#### [Task requirements]
The expected output is the line bearing "stage by stage" followed by all remaining lines of the records, each restated word for word.

#### [Data extract]
--- START ---
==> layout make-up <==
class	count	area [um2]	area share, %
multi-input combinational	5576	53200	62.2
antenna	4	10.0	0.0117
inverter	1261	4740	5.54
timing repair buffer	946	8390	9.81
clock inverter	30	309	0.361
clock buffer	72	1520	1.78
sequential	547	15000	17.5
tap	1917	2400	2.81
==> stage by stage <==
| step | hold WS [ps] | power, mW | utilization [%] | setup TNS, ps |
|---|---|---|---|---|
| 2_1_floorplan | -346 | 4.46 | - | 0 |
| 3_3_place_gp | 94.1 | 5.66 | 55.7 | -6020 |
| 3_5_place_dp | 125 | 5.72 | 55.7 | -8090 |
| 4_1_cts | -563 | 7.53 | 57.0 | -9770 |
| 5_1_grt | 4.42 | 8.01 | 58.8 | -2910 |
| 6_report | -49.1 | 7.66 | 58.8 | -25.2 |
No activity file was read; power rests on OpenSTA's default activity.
--- END ---
#### [Answer box]
==> stage by stage <==
| step | hold WS [ps] | power, mW | utilization [%] | setup TNS, ps |
|---|---|---|---|---|
| 2_1_floorplan | -346 | 4.46 | - | 0 |
| 3_3_place_gp | 94.1 | 5.66 | 55.7 | -6020 |
| 3_5_place_dp | 125 | 5.72 | 55.7 | -8090 |
| 4_1_cts | -563 | 7.53 | 57.0 | -9770 |
| 5_1_grt | 4.42 | 8.01 | 58.8 | -2910 |
| 6_report | -49.1 | 7.66 | 58.8 | -25.2 |
No activity file was read; power rests on OpenSTA's default activity.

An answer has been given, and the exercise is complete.